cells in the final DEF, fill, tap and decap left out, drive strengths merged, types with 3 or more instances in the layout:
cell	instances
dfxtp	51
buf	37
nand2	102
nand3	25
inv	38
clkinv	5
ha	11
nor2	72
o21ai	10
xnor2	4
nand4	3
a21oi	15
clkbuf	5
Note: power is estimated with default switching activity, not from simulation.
File: src/rtl/ariane_pkg.sv
// Shared branch-prediction types.
package ariane_pkg;
  localparam int unsigned BP_VLEN = cva6_config_pkg::CVA6ConfigXlen;

  typedef struct packed {
    logic               valid;
    logic [BP_VLEN-1:0] ra;
  } ras_t;
endpackage

File: src/rtl/ras_ckpt.sv
// Return-address stack with a single checkpoint, restored on branch mispredict.
// The snapshot keeps only the TOS entry; deeper entries are assumed untouched until restore.
module ras_ckpt
  import ariane_pkg::*;
#(
  parameter int unsigned DEPTH = cva6_config_pkg::CVA6ConfigRASDepth,
  parameter int unsigned VLEN  = cva6_config_pkg::CVA6ConfigXlen
) (
  input  logic                       clk_i,
  input  logic                       rst_i,
  input  logic                       flush_i,
  input  logic                       push_i,
  input  logic                       pop_i,
  input  logic [VLEN-1:0]            data_i,
  input  logic                       ckpt_i,
  input  logic                       restore_i,
  output ras_t                       data_o,
  output logic [$clog2(DEPTH+1)-1:0] count_o
);

  localparam int unsigned PTR_W = $clog2(DEPTH);
  localparam int unsigned CNT_W = $clog2(DEPTH+1);

  logic [VLEN-1:0]  mem [DEPTH];
  logic [PTR_W-1:0] tos_q, tos_d;
  logic [CNT_W-1:0] cnt_q, cnt_d;
  logic [PTR_W-1:0] snap_tos_q, snap_tos_d;
  logic [CNT_W-1:0] snap_cnt_q, snap_cnt_d;
  logic [VLEN-1:0]  snap_ra_q, snap_ra_d;
  logic             wr_en;
  logic [PTR_W-1:0] wr_idx;
  logic [VLEN-1:0]  wr_data;
  logic [PTR_W-1:0] tos_inc, tos_dec;

  assign tos_inc = (tos_q == PTR_W'(DEPTH - 1)) ? '0 : tos_q + PTR_W'(1);
  assign tos_dec = (tos_q == '0) ? PTR_W'(DEPTH - 1) : tos_q - PTR_W'(1);

  assign data_o.ra    = mem[tos_q];
  assign data_o.valid = (cnt_q != '0);
  assign count_o      = cnt_q;

  // Next-state for pointer, occupancy, snapshot and the single memory write port.
  always_comb begin
    tos_d      = tos_q;
    cnt_d      = cnt_q;
    snap_tos_d = snap_tos_q;
    snap_cnt_d = snap_cnt_q;
    snap_ra_d  = snap_ra_q;
    wr_en      = 1'b0;
    wr_idx     = tos_q;
    wr_data    = data_i;
    if (flush_i) begin
      tos_d      = '0;
      cnt_d      = '0;
      snap_tos_d = '0;
      snap_cnt_d = '0;
      snap_ra_d  = '0;
    end else if (restore_i) begin
      tos_d   = snap_tos_q;
      cnt_d   = snap_cnt_q;
      wr_en   = 1'b1;
      wr_idx  = snap_tos_q;
      wr_data = snap_ra_q;
    end else begin
      if (ckpt_i) begin
        snap_tos_d = tos_q;
        snap_cnt_d = cnt_q;
        snap_ra_d  = mem[tos_q];
      end else begin
        snap_tos_d = snap_tos_q;
      end
      case ({push_i, pop_i})
        2'b10: begin
          tos_d  = tos_inc;
          wr_en  = 1'b1;
          wr_idx = tos_inc;
          cnt_d  = (cnt_q == CNT_W'(DEPTH)) ? cnt_q : cnt_q + CNT_W'(1);
        end
        2'b01: begin
          if (cnt_q != '0) begin
            tos_d = tos_dec;
            cnt_d = cnt_q - CNT_W'(1);
          end else begin
            tos_d = tos_q;
          end
        end
        2'b11: begin
          // Replacing the TOS on an empty stack must still grow it.
          if (cnt_q == '0) begin
            tos_d  = tos_inc;
            wr_en  = 1'b1;
            wr_idx = tos_inc;
            cnt_d  = CNT_W'(1);
          end else begin
            wr_en  = 1'b1;
            wr_idx = tos_q;
          end
        end
        default: begin
          tos_d = tos_q;
        end
      endcase
    end
  end

  // Control and snapshot registers.
  always_ff @(posedge clk_i) begin
    if (rst_i) begin
      tos_q      <= '0;
      cnt_q      <= '0;
      snap_tos_q <= '0;
      snap_cnt_q <= '0;
      snap_ra_q  <= '0;
    end else begin
      tos_q      <= tos_d;
      cnt_q      <= cnt_d;
      snap_tos_q <= snap_tos_d;
      snap_cnt_q <= snap_cnt_d;
      snap_ra_q  <= snap_ra_d;
    end
  end

  // Entry storage; contents are don't-care after reset, so no reset value.
  always_ff @(posedge clk_i) begin
    if (!rst_i && wr_en) begin
      mem[wr_idx] <= wr_data;
    end
  end

endmodule
### config.mk
export PLATFORM = sky130hd
export DESIGN_NAME = mdu_seq
export DESIGN_NICKNAME = d
export VERILOG_FILES = /design/src/rtl/mdu_seq.sv
export SDC_FILE = /design/constraint.sdc
export NUM_CORES = 1
export LEC_CHECK = 0
export CORE_MARGIN = 2
export CORE_UTILIZATION = 45
export CTS_CLUSTER_DIAMETER = 100
export CTS_CLUSTER_SIZE = 40
export DETAILED_ROUTE_END_ITERATION = 7
export DONT_BUFFER_PORTS = 1
export GPL_TIMING_DRIVEN = 0
export PLACE_DENSITY_LB_ADDON = 0.25
export SLEW_MARGIN = 20
export SYNTH_ARGS = -nofsm -noshare
export SYNTH_HDL_FRONTEND = slang
export SYNTH_SLANG_ARGS = --single-unit
### constraint.sdc
create_clock -name clk -period 3.75 [get_ports clk]
set_input_delay 0.375 -clock clk [delete_from_list [all_inputs] [get_ports clk]]
set_output_delay 0.375 -clock clk [all_outputs]
set_load 0.01 [all_outputs]
### src/rtl/mdu_seq.sv
// Radix-2 iterative RV32M multiply/divide unit, one bit per cycle.
// Latency: done 34 cycles after start (WIDTH+2); 1 cycle for div-by-zero/overflow when FAST_SPEC.
// Backpressure: busy high from start+1 through done; start while busy or in DONE is dropped.
module mdu_seq #(
    parameter int WIDTH     = 32,
    parameter bit FAST_SPEC = 1'b1
) (
    input  logic             clk,
    input  logic             reset,
    input  logic             start,
    input  logic [2:0]       op,
    input  logic [WIDTH-1:0] a,
    input  logic [WIDTH-1:0] b,
    output logic             busy,
    output logic             done,
    output logic [WIDTH-1:0] result
);

    localparam int CW = $clog2(WIDTH);
    localparam logic [WIDTH-1:0] MIN_VAL = {1'b1, {(WIDTH-1){1'b0}}};

    typedef enum logic [1:0] {IDLE, CALC, FIX, DONE} state_t;

    state_t           state;
    logic [2:0]       op_q;
    logic             sa, sb, bz;
    logic [CW-1:0]    cnt;
    logic [WIDTH-1:0] hi, lo, dvs;

    logic             a_sgn, b_sgn, ovf, take_fast;
    logic [WIDTH-1:0] a_mag, b_mag, fast_res;
    logic [WIDTH:0]   msum, rsh, dif;
    logic [2*WIDTH-1:0] prod, prod_s;
    logic [WIDTH-1:0] quo_s, rem_s, fix_res;

    // Operand decode for the start cycle
    always_comb begin
        a_sgn     = a[WIDTH-1] & (op == 3'b001 || op == 3'b010 || op == 3'b100 || op == 3'b110);
        b_sgn     = b[WIDTH-1] & (op == 3'b001 || op == 3'b100 || op == 3'b110);
        a_mag     = a_sgn ? -a : a;
        b_mag     = b_sgn ? -b : b;
        ovf       = (op == 3'b100 || op == 3'b110) && (a == MIN_VAL) && (b == '1);
        take_fast = FAST_SPEC && op[2] && ((b == '0) || ovf);
        fast_res  = (b == '0) ? (op[1] ? a : '1) : (op[1] ? '0 : MIN_VAL);
    end

    // Datapath step and final sign fix-up
    always_comb begin
        msum    = {1'b0, hi} + {1'b0, (lo[0] ? dvs : {WIDTH{1'b0}})};
        rsh     = {hi, lo[WIDTH-1]};
        dif     = rsh - {1'b0, dvs};
        prod    = {hi, lo};
        prod_s  = (sa ^ sb) ? -prod : prod;
        // A zero divisor keeps the all-ones quotient regardless of the dividend sign
        quo_s   = ((sa ^ sb) && !bz) ? -lo : lo;
        rem_s   = sa ? -hi : hi;
        fix_res = prod_s[WIDTH-1:0];
        if (op_q[2])
            fix_res = op_q[1] ? rem_s : quo_s;
        else if (op_q[1:0] != 2'b00)
            fix_res = prod_s[2*WIDTH-1:WIDTH];
    end

    always_ff @(posedge clk) begin
        if (reset) begin
            state  <= IDLE;
            busy   <= 1'b0;
            done   <= 1'b0;
            result <= '0;
            op_q   <= '0;
            sa     <= 1'b0;
            sb     <= 1'b0;
            bz     <= 1'b0;
            cnt    <= '0;
            hi     <= '0;
            lo     <= '0;
            dvs    <= '0;
        end else begin
            done <= 1'b0;
            case (state)
                IDLE: begin
                    if (start) begin
                        op_q <= op;
                        sa   <= a_sgn;
                        sb   <= b_sgn;
                        bz   <= (b == '0);
                        cnt  <= CW'(WIDTH - 1);
                        hi   <= '0;
                        lo   <= op[2] ? a_mag : b_mag;
                        dvs  <= op[2] ? b_mag : a_mag;
                        busy <= 1'b1;
                        if (take_fast) begin
                            result <= fast_res;
                            done   <= 1'b1;
                            state  <= DONE;
                        end else begin
                            state <= CALC;
                        end
                    end
                end
                CALC: begin
                    if (op_q[2]) begin
                        // Restoring step: keep the difference only when no borrow
                        if (!dif[WIDTH]) begin
                            hi <= dif[WIDTH-1:0];
                            lo <= {lo[WIDTH-2:0], 1'b1};
                        end else begin
                            hi <= rsh[WIDTH-1:0];
                            lo <= {lo[WIDTH-2:0], 1'b0};
                        end
                    end else begin
                        hi <= msum[WIDTH:1];
                        lo <= {msum[0], lo[WIDTH-1:1]};
                    end
                    cnt <= cnt - CW'(1);
                    if (cnt == '0)
                        state <= FIX;
                end
                FIX: begin
                    result <= fix_res;
                    done   <= 1'b1;
                    state  <= DONE;
                end
                DONE: begin
                    busy  <= 1'b0;
                    state <= IDLE;
                end
                default: begin
                    busy  <= 1'b0;
                    state <= IDLE;
                end
            endcase
        end
    end

endmodule

==> metrics.log <==
[metrics] outcome: completed
[metrics] endpoint type of the worst setup path: flop
[metrics] cell at the root of the clock tree: clkbuf_16
[metrics] share of the synthesized area in the top cell type: 0.182
[metrics] initial antenna violation count: 1
[metrics] count of unresolved DRC violations after routing: 0
[metrics] Post-synth EDFFs: 0
[metrics] Max-Cap Viols: 0
[metrics] detailed router's first-iteration violation count: 2,309
[metrics] fill cell count: 3,543
[metrics] area added between synthesis and finish: 9.33%
[metrics] clk_skew: about 0.015 ns
[metrics] Final setup violation count: 0
[metrics] worst slew pin tran: roughly 1.3 ns
[metrics] shortest period the worst path allows: between 3 and 4 ns
[metrics] Avg Inst Size Synth: ~6.9 um2
[metrics] maximum root-to-sink buffer count: 2
[metrics] critical path cell sequence: clkbuf_1, or3_1, clkbuf_1, nor4_4, nor4b_1, a211oi_1, xor2_1, o221ai_1, a21oi_4, o21ai_0, a21oi_1
[metrics] CTS tree: built
[metrics] primary flip-flop cell chosen by synthesis mapping: dfxtp_1
[metrics] die width: 191 um
[metrics] Detailed Place HPWL: ~63,000 um
[metrics] crit path DAT: approximately 4.1 ns
[metrics] DR vias: between 15,000 and 20,000
[metrics] clock edge transition at the registers on the reported setup and hold paths: around 0.07 ns
[metrics] detailed-routing iteration count for the pre-antenna-repair pass: 7
[metrics] Synth Register Bits: between 100 and 150
[metrics] total global routing overflow: 0
[metrics] Port Buffer Count: 0
[metrics] Worst Path Class, Setup: reg -> reg
[metrics] switching portion of total power: 0.523
[metrics] leakage power total: between 0.006 and 0.007 uW
[metrics] unrepaired setup endpoints after global routing: no
[metrics] ANT nets after route: 0
[metrics] Std-Cell Core Area: 34,500 um2
[metrics] final worst-path cycle share: 0.978
[metrics] Pint: 4470 uW
[metrics] delay-heaviest family, CP: simple AND/OR/NAND/NOR gates
[metrics] part of the power in registers: 0.222
[metrics] number of buffers inserted during clock tree synthesis: 17
[metrics] Max VDD drop: 0.458 mV
[metrics] setup TNS: 0 ns
[metrics] number of buffers inserted for hold repair after clock tree synthesis: 0
[metrics] area of the die: ~36,000 um2
[metrics] fraction of layout instances using a drive strength above 1: 0.0695
[metrics] cell types with the largest area share after synthesis: dfxtp_1 (18%), a21oi_1 (7.2%), xnor2_1 (6.7%), nor2_1 (6.4%), o21ai_0 (6.3%)
[metrics] number of distinct library cells after synthesis: 81
[metrics] largest fanout of any net on the critical path: 10
[metrics] GRT Util Overall: 0.425
[metrics] most frequent cell after synthesis: nor2_1
[metrics] Commonest cells post-synth: nor2_1 (267), a21oi_1 (226), o21ai_0 (198)
[metrics] proportion of power drawn by the clock network: 0.187
[metrics] P_sw: around 5000 uW
[metrics] total count of hold-check failures in the final report: 0
[metrics] I/O Pins: 104
[metrics] count of standard-cell rows: 68
[metrics] die height: roughly 190 um
[metrics] maximum number of pins on one net before global-route repair: 17
[metrics] part of the power in combinational logic: 0.591
[metrics] required time of the critical path: roughly 4.1 ns
[metrics] Yosys top cell by area: dfxtp_1
[metrics] fin. max-slew vios: 0
[metrics] synthesized netlist net count: around 2,400
[metrics] max frequency: roughly 270 MHz
[metrics] clock latency on the worst-skew pair: between 0.4 and 0.5 ns
[metrics] global-route wire length before repair: between 100,000 and 150,000 um
[metrics] clock tree sinks: approximately 140
[metrics] Netlist Area Pre-Place: between 15,000 and 20,000 um2
[metrics] worst relative slew slack: 0.101
[metrics] biggest cell delay along the critical path: between 0.5 and 0.6 ns
[metrics] number of H-tree levels: 4
[metrics] count of yosys warnings during synthesis: 0
[metrics] Power per Cell Area: between 500 and 600 nW/um2
[metrics] wire length per cell: between 20 and 30 um
[metrics] type of the most critical hold path: in -> reg
[metrics] vias in the first global route: approximately 17,000
[metrics] initial core utilization: 0.456
[metrics] end-of-flow core utilization: 0.499
[metrics] routed vias/inst: between 6 and 7
[metrics] final RePlAce weighted congestion: between 1 and 1.5
[metrics] share of synthesized area occupied by flip-flops and latches: 0.182
[metrics] number of instances in the synthesized netlist: 2,264
[metrics] ys async rst share: 0
[metrics] CP max stage cell: or3_1
[metrics] cell occurring most often along the worst timing path: clkbuf_1
[metrics] Buf+Inv Stages, Crit Path: 2
[metrics] launching element type of the critical path: flop
[metrics] Final nets: approximately 2,400
[metrics] total wirelength of the detailed-routed design: approximately 80,000 um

■ **Task description**: Copy every line of the listing where the word "only" appears.

■ **Answer below**:
// The snapshot keeps only the TOS entry; deeper entries are assumed untouched until restore.
                        // Restoring step: keep the difference only when no borrow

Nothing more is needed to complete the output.